From the similar right triangles: . $\frac{s}{6} \:=\:\frac{x+s}{30} \quad\Rightarrow\quad s \:=\:\frac{1}{4}x$

Differentiate with respect to time: . $\frac{ds}{dt} \;=\;\frac{1}{4}\left(\frac{dx}{dt}\right)$

Therefore: . $\frac{ds}{dt} \:=\:\frac{1}{4}(2) \:=\:\frac{1}{2}\text{ ft/sec}$ always.

b. How fast is the tip of his shadow moving?
Code:
      *
|   *
|       *
30 |       |   *
|      6|       *
|   x   |    y-x    *
*-------*---------------*
: - - - - - y - - - - - :

We have: . $\frac{y}{30} \:=\:\frac{y-x}{6} \quad\Rightarrow\quad y \:=\:\frac{5}{4}x$

Differentiate with respect to time: . $\frac{dy}{dt} \;=\;\frac{5}{4}\left(\frac{dx}{dt}\right)$

Therefore: . $\frac{dy}{dt} \;=\;\frac{5}{4}(2) \;=\;\frac{5}{2}\text{ ft/sec}$ always.

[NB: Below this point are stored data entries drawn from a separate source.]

What follows belongs to an exercise in optimizing a design on an open flow for small area; a production flow would make more cautious choices. Only simulation tests tie the RTL to the original design; equivalence was not proved. No activity file was given, so power comes from the tool's default toggle rates.

Setup of exp/pepper:
// softspi_exp
module softspi_exp (
    input  wire        clk,
    input  wire        rst,           
    input  wire        cmd_valid,
    output wire        cmd_ready,
    input  wire [31:0] cmd,
    input  wire [31:0] now,           
    output reg         rsp_valid,
    output wire [15:0] rsp_data,
    output wire        rsp_refused,
    output reg         pins_oe,       
    output reg         out_data,
    output reg         out_clk,       
    output wire        out_latch,
    output wire        in_latch,      
    output wire        in_clk,        
    input  wire        in_data,
    output wire        dac_cs,
    output reg         dac_data,
    output wire        adc_convst,
    input  wire        adc_data
);
Size: ~970 cells after synthesis, roughly 9800 µm² of cells after synthesis.
export LEC_CHECK = 0
export CAP_MARGIN = 20
export CORE_MARGIN = 2
export CORE_UTILIZATION = 40
export SLEW_MARGIN = 20
create_clock -name core_clock -period 10.0 [get_ports {clk}]
standard.sh (not shown) runs the stock make flow with config.mk's settings and CLKGATE_MAP_FILE= SYNTH_SCRIPT=/design/flow/synth_recipe.tcl, a recipe that flattens the netlist after the stock synthesis.
==> flow/flow/run.sh <==
#!/bin/bash
set -euo pipefail
WORK=$(pwd)
export BUFFER_PORTS_ARGS="-buffer_cell sky130_fd_sc_hd__buf_1"
export CTS_ARGS="-sink_clustering_enable -repair_clock_nets -dont_use_dummy_load -sink_clustering_size 30 -sink_clustering_max_diameter 100 -buf_list {sky130_fd_sc_hd__clkbuf_8 sky130_fd_sc_hd__clkbuf_16} -root_buf sky130_fd_sc_hd__clkbuf_8 -tree_buf sky130_fd_sc_hd__clkbuf_8"
R=$WORK/orfs/results/$FLOW_PLATFORM/softspi_exp/base
LIB=$FLOW_HOME/platforms/$FLOW_PLATFORM/lib/sky130_fd_sc_hd__tt_025C_1v80.lib
YOSYS=$(dirname "$FLOW_HOME")/tools/install/yosys/bin/yosys
[ -x "$YOSYS" ] || YOSYS=yosys

bash standard.sh synth > standard_synth.log 2>&1
cp "$R/1_2_yosys.v" "$WORK/synth_standard.v"

# Two rounds: each runs every ABC script on the current netlist and keeps the
# smallest result if it is smaller than the current one.
cur="$WORK/synth_standard.v"
cur_area=$(python3 - "$cur" "$LIB" <<'EOP'
import re,sys
area={}; c=None
for l in open(sys.argv[2]):
    m=re.match(r'\s*cell \("?(\w+)"?\)',l)
    if m: c=m.group(1)
    m=re.match(r'\s*area\s*:\s*([\d.]+)',l)
    if m and c and c not in area: area[c]=float(m.group(1))
print(sum(area.get(t,0) for t in re.findall(r'^\s*(sky130_fd_sc_hd__\w+)\s',open(sys.argv[1]).read(),re.M)))
EOP
)
echo "standard area $cur_area" >> remap_choice.log
for round in 1 2; do
  best=""; best_area=$cur_area
  for s in 1 2 3 4; do
    out="$WORK/remap_r${round}_$s"
    if bash flow/remap.sh "$cur" "$out.v" "$LIB" "$WORK/flow/abc$s.script" "$YOSYS" "$out.ys" > "$out.log" 2>&1; then
      a=$(grep -i "chip area for module" "$out.log" | tail -1 | awk '{print $NF}')
      echo "round $round abc$s area $a" >> remap_choice.log
      if awk "BEGIN{exit !($a < $best_area)}"; then best="$out.v"; best_area=$a; fi
    fi
  done
  [ -n "$best" ] || break
  cur="$best"; cur_area=$best_area
  echo "round $round chose $best area $best_area" >> remap_choice.log
done
cp "$cur" "$R/1_2_yosys.v"
touch "$R/1_2_yosys.v"

bash standard.sh > standard_finish.log 2>&1
Other scripts of this flow, unchanged in this note and not shown: flow/flow/abc1.script, flow/flow/abc2.script, flow/flow/abc3.script, flow/flow/abc4.script, flow/flow/remap.sh
Both conditions hold for exp/pepper: the flow ran to the end and the final layout passed the timing, DRC and antenna checks.
This is an optimization exercise on Yosys and OpenROAD, whose aim is small area, not a production implementation.
In this exercise RTL edits were held to simulation tests only and were not proved equivalent to the original.
No activity file was given, so power comes from the tool's default toggle rates.

==> flow/design.v <==
module yarisc_core (
    input  wire        clk,
    input  wire        rst,           
    output wire        mem_req,
    output wire        mem_we,
    output wire [15:0] mem_addr,
    output wire [15:0] mem_wdata,
    input  wire        mem_ready,
    input  wire [15:0] mem_rdata,
    output wire        halted,
    output wire        panicked,
    output wire [1:0]  panic_code,
    input  wire [3:0]  dbg_sel,
    output wire [15:0] dbg_data
);
    localparam [3:0] S_LDIP   = 4'd0,
                     S_FETCH  = 4'd1,
                     S_INC    = 4'd2,
                     S_FETCH2 = 4'd3,
                     S_INC2   = 4'd4,
                     S_EX1    = 4'd5,
                     S_EX2    = 4'd6,
                     S_MEM    = 4'd7,
                     S_HALT   = 4'd8,
                     S_PANIC  = 4'd9,
                     S_CLR    = 4'd10;
    reg [3:0]  state;
    reg [15:0] x [0:7];               
    reg        flag_c, flag_z;
    reg [15:6] ir;                    
    reg [3:0]  op;                    
    reg [15:0] t;                     
    reg [1:0]  pcode;                 
    wire [5:0] wop = mem_rdata[5:0];
    wire w_two   = (wop == 6'h01) | (wop == 6'h02) | (wop == 6'h04);
    wire w_three = (wop == 6'h10) | (wop == 6'h11);
    wire w_jmp   = (wop == 6'h2A);
    wire w_jcc   = (wop == 6'h2C);
    wire w_nh    = (wop == 6'h3E) | (wop == 6'h3F);
    wire w_legal = w_two | w_three | w_jmp | w_jcc | w_nh;
    reg [15:0] w_mbz;
    always @(*) begin
        w_mbz = 16'h0000;
        if (w_two)
            w_mbz = !mem_rdata[15] ? 16'h7000 : !mem_rdata[14] ? 16'h2000 : 16'h3E00;
        else if (w_three)
            w_mbz = (mem_rdata[15] & mem_rdata[14]) ? 16'h1000 : 16'h0000;
        else if (w_jmp)
            w_mbz = mem_rdata[15] ? 16'h7FC0 : 16'h0000;
        else if (w_jcc)
            w_mbz = mem_rdata[15] ? 16'h3F00 : 16'h0100;
        else if (w_nh)
            w_mbz = 16'hFFC0;
    end
    wire w_bad = |(mem_rdata & w_mbz);
    wire two_op   = !op[3] & !op[2];
    wire three_op = !op[3] &  op[2];
    wire is_mov   = two_op & op[0];
    wire is_ldr   = two_op & op[1];
    wire is_str   = two_op & !op[1] & !op[0];
    wire is_adc   = three_op & op[0];
    wire is_jmp   = op[3] & !op[2] & op[1];
    wire is_jcc   = op[3] & !op[2] & !op[1];
    wire is_hlt   = op[3] & op[2] & op[0];
    wire sel      = ir[15];
    wire loc      = ir[14];
    wire two_word = sel & (op[3] ? !op[2] : loc);
    wire short    = sel & !loc;
    wire [2:0] f_rd = ir[8:6];
    wire [2:0] f_ra = ir[11:9];
    wire [2:0] f_rb = ir[14:12];
    wire [1:0] jm    = {flag_z, flag_c} & ir[7:6];
    wire jcc_taken   = ir[14] ? (jm == 2'b00) : (jm != 2'b00);
        wire st_ldip  = (state == S_LDIP);
    wire st_fetch = (state == S_FETCH);
    wire st_inc   = (state == S_INC);
    wire st_fetch2= (state == S_FETCH2);
    wire st_inc2  = (state == S_INC2);
    wire st_ex1   = (state == S_EX1);
    wire st_ex2   = (state == S_EX2);
    wire st_mem   = (state == S_MEM);
    wire stopped  = (state == S_HALT) | (state == S_PANIC);
    wire st_clr   = (state == S_CLR);
    reg [2:0] rsel;
    always @(*) begin
        if (st_ldip | st_inc | st_inc2)  rsel = 3'd7;
        else if (st_ex1)                      rsel = three_op ? f_rb : f_ra;
        else if (st_ex2)                      rsel = (three_op & short) ? f_rd : f_ra;
        else                                  rsel = f_rd;
    end
    wire a_en = st_ldip | st_mem | st_inc | st_inc2 | (st_ex1 & !sel & !op[3]) | (st_ex2 & three_op);
    wire [7:0] rhot = stopped ? ({8{!dbg_sel[3]}} & (8'd1 << dbg_sel[2:0])) : ({8{a_en}} & (8'd1 << rsel));
    wire       fhot = stopped & dbg_sel[3];
    wire [15:0] r;
    yarisc_rport u_rport (
        .x0(x[0]), .x1(x[1]), .x2(x[2]), .x3(x[3]),
        .x4(x[4]), .x5(x[5]), .x6(x[6]), .x7(x[7]),
        .hot(rhot), .fl({flag_z, flag_c}), .fhot(fhot), .r(r));
    reg [15:0] kon;
    always @(*) begin
        kon = 16'h0000;
        if (st_inc | st_inc2)
            kon = 16'h0002;
        else if (st_ex1 & op[3])
            kon = is_jmp ? {{6{ir[14]}}, ir[14:6], 1'b0} : {{10{ir[13]}}, ir[13:9], 1'b0};
        else if (st_ex1 & sel)
            kon = {{12{ir[12]}}, ir[12:9]};
    end
    wire [15:0] opa = r;
    wire [15:0] opb = (t & {16{st_ex2}}) | kon;
    wire [16:0] sum;
    yarisc_add u_add (.a(opa), .b(opb), .ci(st_ex2 & is_adc & flag_c), .s(sum));
    wire ld_data = st_fetch2 | st_mem;
    wire [15:0] wbus = ld_data ? mem_rdata : sum[15:0];
    wire ip_wr = st_inc | st_inc2 | (st_ex2 & (is_jmp | (is_jcc & jcc_taken)));
    wire rd_wr = (st_ex2 & (is_mov | three_op)) | (st_mem & mem_ready & is_ldr);
    wire [2:0] waddr = ip_wr ? 3'd7 : f_rd;
    wire t_wr = st_ldip | st_inc | (st_fetch2 & mem_ready) | (st_ex1 & !two_word);
    assign mem_req   = st_fetch | st_fetch2 | st_mem;
    assign mem_we    = st_mem & is_str;
    assign mem_addr  = t;
    assign mem_wdata = r;
    assign halted     = (state == S_HALT);
    assign panicked   = (state == S_PANIC);
    assign panic_code = pcode & {2{panicked}};
    assign dbg_data   = r;
    wire [3:0] s_end = (pcode == 2'd3) ? S_PANIC : is_hlt ? S_HALT : S_LDIP;
    wire [15:0] wdat = wbus;
    wire [7:0]  wen  = ({8{ip_wr | rd_wr}} & (8'd1 << waddr)) | {8{st_clr}};
    integer i;
    always @(posedge clk)
        for (i = 0; i < 8; i = i + 1)
            if (wen[i]) x[i] <= wdat;
    always @(posedge clk) begin
        if (t_wr) t <= wbus;
        if (st_fetch & mem_ready) begin
            ir <= mem_rdata[15:6];
            op <= {mem_rdata[5], mem_rdata[4], mem_rdata[1], mem_rdata[0]};
        end
    end
    always @(posedge clk) begin
        if (rst) begin
            state  <= S_CLR;
            flag_c <= 1'b0;
            flag_z <= 1'b0;
            pcode  <= 2'd0;
        end else begin
            if (st_ex2 & (is_mov | three_op))
                flag_z <= (sum[15:0] == 16'h0000);
            if (st_ex2 & three_op)
                flag_c <= sum[16];
            case (state)
                S_LDIP: begin
                    if (r[0]) begin
                        pcode <= 2'd2;
                        state <= S_PANIC;
                    end else
                        state <= S_FETCH;
                end
                S_FETCH: begin
                    if (mem_ready) begin
                        pcode <= !w_legal ? 2'd1 : w_bad ? 2'd3 : 2'd0;
                        state <= S_INC;
                    end
                end
                S_INC: begin
                    if (pcode == 2'd1)  state <= S_PANIC;
                    else if (two_word)  state <= S_FETCH2;
                    else                state <= S_EX1;
                end
                S_FETCH2: if (mem_ready) state <= S_INC2;
                S_INC2:   state <= S_EX1;
                S_EX1:    state <= S_EX2;
                S_EX2: begin
                    if (two_op & !is_mov) begin
                        if (t[0]) begin
                            pcode <= 2'd2;
                            state <= S_PANIC;
                        end else
                            state <= S_MEM;
                    end else
                        state <= s_end;
                end
                S_MEM: if (mem_ready) state <= s_end;
                S_CLR: state <= S_LDIP;
                default: ;
            endcase
        end
    end
endmodule
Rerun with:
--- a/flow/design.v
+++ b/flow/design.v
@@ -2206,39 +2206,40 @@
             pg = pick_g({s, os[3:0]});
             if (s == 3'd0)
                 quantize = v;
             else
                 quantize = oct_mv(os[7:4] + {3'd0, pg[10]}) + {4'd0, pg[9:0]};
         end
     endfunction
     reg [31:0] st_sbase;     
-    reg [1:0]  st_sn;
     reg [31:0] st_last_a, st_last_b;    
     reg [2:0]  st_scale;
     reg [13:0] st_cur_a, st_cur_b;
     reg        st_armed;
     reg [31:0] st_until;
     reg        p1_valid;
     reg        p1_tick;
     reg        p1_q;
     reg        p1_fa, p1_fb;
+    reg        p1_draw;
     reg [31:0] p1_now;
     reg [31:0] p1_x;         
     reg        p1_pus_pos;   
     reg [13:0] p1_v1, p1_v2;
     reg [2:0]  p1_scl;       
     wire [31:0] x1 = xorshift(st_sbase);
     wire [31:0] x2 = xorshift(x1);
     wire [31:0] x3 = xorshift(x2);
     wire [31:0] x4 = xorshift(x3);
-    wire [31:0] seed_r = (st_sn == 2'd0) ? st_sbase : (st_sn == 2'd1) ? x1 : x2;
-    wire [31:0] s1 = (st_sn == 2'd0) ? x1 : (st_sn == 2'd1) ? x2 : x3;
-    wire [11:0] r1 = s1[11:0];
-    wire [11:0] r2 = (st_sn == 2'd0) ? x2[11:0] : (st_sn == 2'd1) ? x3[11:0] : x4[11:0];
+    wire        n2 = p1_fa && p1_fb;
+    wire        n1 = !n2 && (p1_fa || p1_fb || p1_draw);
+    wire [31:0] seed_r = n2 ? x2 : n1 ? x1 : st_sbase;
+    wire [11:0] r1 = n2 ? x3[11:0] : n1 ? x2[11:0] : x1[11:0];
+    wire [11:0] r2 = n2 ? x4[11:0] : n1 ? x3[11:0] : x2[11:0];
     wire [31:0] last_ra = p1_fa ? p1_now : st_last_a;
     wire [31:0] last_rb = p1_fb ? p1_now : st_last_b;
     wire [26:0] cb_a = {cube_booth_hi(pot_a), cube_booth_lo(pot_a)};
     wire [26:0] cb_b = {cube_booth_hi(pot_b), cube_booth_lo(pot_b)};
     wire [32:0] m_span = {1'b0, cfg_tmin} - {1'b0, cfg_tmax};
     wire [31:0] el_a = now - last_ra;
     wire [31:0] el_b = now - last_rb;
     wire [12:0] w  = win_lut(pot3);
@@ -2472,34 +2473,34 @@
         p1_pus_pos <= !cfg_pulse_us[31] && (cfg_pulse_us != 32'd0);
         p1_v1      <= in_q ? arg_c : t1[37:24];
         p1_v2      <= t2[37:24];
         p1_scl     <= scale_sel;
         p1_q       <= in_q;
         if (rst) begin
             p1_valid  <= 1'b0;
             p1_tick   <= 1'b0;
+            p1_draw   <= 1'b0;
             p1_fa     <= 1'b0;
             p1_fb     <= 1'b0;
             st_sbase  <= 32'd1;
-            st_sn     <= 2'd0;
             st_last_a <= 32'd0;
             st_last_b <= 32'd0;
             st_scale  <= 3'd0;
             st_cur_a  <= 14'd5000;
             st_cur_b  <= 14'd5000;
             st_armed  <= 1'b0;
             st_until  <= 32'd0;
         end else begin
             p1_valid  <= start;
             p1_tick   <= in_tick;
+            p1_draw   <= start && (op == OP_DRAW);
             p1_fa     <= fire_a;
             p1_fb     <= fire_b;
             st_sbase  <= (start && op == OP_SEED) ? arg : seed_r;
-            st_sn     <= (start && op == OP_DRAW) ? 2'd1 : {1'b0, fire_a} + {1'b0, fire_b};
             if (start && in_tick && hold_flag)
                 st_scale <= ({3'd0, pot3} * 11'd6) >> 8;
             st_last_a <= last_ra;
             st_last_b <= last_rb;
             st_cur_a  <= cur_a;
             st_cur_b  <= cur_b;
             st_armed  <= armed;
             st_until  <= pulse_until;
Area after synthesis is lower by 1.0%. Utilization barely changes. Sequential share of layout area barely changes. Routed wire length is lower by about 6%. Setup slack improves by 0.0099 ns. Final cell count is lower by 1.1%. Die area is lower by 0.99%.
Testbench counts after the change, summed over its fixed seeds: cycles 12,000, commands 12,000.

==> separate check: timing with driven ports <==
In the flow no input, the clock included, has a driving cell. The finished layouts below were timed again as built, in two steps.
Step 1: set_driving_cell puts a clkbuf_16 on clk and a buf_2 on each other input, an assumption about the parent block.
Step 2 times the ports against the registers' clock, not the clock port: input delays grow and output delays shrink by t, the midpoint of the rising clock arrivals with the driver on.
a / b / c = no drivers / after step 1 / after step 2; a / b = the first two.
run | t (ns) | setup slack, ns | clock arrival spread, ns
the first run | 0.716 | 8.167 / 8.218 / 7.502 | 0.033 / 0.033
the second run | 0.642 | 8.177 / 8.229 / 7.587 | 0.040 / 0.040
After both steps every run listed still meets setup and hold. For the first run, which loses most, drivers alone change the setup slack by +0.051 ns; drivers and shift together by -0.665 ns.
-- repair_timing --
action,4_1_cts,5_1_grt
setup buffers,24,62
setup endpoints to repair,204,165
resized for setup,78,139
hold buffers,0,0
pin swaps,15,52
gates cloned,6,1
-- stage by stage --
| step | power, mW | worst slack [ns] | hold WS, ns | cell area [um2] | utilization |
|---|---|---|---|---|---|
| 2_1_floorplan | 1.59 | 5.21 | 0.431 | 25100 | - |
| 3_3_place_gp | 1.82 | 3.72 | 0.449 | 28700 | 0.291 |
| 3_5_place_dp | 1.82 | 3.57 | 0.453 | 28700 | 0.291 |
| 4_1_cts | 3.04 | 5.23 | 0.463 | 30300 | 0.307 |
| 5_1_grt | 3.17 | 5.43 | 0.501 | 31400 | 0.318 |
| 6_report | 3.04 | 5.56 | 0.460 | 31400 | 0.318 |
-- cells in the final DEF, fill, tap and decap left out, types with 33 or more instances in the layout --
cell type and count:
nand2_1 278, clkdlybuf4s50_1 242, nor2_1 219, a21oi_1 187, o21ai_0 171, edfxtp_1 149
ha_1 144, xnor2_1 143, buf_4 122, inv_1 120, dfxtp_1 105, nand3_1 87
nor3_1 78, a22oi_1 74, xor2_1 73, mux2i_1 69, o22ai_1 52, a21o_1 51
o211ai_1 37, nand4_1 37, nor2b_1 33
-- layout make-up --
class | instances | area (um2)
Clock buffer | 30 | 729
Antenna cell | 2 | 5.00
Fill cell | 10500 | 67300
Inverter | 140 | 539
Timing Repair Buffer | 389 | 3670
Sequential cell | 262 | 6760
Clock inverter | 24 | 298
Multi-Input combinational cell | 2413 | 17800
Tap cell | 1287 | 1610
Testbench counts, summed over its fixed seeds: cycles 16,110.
Background: an optimization exercise with open tools, aiming at small area. Do not read the settings as production practice.
At most, simulation tests tie the RTL to the original design; equivalence was not proved.
For runs 1 and 3, only the layout was checked, not whether the RTL still works.
No activity file was given, so power comes from the tool's default toggle rates.

===== flow/config.mk =====
export PLATFORM = sky130hd
export DESIGN_NAME = csb_top
export DESIGN_NICKNAME = csb_top
export VERILOG_FILES = /design/flow/design.v
export SDC_FILE = /design/flow/constraint.sdc
export NUM_CORES = 4
export LEC_CHECK = 0
export CAP_MARGIN = 20
export CORE_MARGIN = 2
export CORE_UTILIZATION = 60
export CTS_BUF_LIST = sky130_fd_sc_hd__clkbuf_8
export CTS_CLUSTER_SIZE = 20
export GPL_TIMING_DRIVEN = 0
export SLEW_MARGIN = 20

===== flow/constraint.sdc =====
create_clock -name core_clock -period 10.0 [get_ports {clk}]
set_input_delay 2.0000 -clock core_clock [delete_from_list [all_inputs] [get_ports {clk}]]
set_output_delay 2.0000 -clock core_clock [all_outputs]
set_load 0.01 [all_outputs]
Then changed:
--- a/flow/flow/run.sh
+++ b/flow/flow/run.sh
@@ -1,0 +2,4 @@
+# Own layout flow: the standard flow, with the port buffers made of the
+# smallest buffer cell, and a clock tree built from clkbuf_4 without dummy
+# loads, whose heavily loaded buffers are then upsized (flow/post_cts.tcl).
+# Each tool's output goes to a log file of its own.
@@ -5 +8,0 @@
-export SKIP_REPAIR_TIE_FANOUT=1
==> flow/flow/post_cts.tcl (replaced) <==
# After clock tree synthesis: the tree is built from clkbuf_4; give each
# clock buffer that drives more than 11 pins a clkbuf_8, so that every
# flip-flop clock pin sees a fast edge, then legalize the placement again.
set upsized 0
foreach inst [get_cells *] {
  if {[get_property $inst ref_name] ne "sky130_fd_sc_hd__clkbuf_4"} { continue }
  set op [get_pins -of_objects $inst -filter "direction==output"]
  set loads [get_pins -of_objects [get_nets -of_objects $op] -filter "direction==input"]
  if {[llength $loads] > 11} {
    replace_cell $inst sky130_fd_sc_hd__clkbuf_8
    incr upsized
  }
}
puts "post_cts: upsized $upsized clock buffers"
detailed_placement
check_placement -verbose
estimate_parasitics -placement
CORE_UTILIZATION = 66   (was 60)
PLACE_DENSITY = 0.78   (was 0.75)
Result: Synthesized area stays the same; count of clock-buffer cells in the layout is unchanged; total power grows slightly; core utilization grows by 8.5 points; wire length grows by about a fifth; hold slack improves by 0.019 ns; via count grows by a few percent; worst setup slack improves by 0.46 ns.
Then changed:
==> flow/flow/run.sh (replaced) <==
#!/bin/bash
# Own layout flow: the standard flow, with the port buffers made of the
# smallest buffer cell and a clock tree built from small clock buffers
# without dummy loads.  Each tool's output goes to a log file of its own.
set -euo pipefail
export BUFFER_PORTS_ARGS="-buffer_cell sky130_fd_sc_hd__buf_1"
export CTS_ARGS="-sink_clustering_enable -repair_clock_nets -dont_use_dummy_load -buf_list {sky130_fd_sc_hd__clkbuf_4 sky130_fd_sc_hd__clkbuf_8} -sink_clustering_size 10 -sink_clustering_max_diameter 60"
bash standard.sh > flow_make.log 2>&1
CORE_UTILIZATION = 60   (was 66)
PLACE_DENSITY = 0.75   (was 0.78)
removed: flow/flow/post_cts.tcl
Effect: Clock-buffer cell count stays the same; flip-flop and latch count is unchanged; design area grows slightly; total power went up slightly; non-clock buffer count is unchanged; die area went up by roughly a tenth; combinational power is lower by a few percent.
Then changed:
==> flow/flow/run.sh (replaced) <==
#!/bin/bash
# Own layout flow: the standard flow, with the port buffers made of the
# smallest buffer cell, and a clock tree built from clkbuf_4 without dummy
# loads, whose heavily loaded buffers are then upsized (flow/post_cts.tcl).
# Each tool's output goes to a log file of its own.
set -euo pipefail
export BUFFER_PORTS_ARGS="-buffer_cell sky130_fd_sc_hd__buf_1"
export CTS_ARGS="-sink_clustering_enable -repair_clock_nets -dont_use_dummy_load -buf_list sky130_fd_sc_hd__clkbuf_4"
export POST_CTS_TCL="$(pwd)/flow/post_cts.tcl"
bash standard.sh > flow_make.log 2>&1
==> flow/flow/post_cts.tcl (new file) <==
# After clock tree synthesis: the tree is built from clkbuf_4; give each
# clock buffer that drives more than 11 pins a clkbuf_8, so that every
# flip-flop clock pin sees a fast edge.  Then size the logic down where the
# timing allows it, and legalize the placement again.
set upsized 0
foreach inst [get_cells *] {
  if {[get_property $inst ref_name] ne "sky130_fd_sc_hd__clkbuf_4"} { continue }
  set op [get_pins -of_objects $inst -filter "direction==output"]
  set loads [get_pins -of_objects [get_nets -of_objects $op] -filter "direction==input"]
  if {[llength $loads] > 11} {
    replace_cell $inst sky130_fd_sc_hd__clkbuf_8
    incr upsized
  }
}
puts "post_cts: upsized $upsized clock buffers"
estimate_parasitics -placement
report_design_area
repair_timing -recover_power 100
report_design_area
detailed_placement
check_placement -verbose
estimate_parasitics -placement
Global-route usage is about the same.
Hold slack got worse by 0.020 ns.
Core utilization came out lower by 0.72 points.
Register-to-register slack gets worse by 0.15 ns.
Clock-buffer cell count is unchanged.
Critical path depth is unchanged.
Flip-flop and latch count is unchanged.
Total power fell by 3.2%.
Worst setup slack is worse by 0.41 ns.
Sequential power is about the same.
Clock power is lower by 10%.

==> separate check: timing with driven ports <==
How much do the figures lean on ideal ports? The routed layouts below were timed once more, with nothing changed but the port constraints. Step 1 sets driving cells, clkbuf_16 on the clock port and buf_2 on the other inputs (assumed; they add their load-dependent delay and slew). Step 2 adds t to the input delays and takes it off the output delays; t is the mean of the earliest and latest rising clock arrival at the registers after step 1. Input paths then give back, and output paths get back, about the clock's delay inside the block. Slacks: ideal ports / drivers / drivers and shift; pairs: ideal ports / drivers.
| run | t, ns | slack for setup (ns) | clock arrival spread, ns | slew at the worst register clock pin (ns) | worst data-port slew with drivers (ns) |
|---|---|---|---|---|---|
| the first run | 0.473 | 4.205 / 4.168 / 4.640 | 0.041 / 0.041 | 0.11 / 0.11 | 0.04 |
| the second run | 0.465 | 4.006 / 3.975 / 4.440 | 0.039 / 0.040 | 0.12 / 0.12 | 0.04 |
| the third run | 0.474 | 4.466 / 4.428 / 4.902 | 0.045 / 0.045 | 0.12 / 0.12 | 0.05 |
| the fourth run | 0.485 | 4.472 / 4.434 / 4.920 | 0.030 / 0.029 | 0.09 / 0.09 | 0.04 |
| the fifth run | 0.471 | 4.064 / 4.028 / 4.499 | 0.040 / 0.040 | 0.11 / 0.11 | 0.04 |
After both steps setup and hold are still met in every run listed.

c. To follow the tip of his shadow, at what angular rate must Chris
be lifting his eyes when his shadow is 6ft long?
Code:
      *
|   *
|       * - - - - -
30 |       |   *   θ
|      6|       *
|       |       θ   *
*-------*---------------*
: - x - : - - - s - - - :

We have: . $\tan\theta \:=\:\frac{6}{s} \quad\Rightarrow\quad \tan\theta \:=\:6s^{-1}$

Differentiate with respect to time: . $\sec^2\!\theta\left(\frac{d\theta}{dt}\right) \:=\:-6s^{-2}\left(\frac{ds}{dt}\right)$

. . and we have: . $\frac{d\theta}{dt} \;=\;-\frac{6}{s^2}\cos^2\theta\left(\frac{ds}{dt}\right )$ .[1]

We are given: . $s = 6$

From (a), we have: . $\frac{ds}{dt} = \frac{1}{2}$

When $s = 6$, the right triangle is isosceles.

. . Hence: . $\theta = \frac{\pi}{4}\;\;\text{ and }\cos\frac{\pi}{4} = \frac{1}{\sqrt{2}}$

Substitute into [1]: . $\frac{d\theta}{dt} \;=\;-\frac{6}{6^2}\left(\frac{1}{\sqrt{2}}\right)^2\lef t(\frac{1}{2}\right) \;=\;-\frac{1}{24}$

Therefore, Chris should raise his eyes at the rate of $\frac{1}{24}$ radians/sec.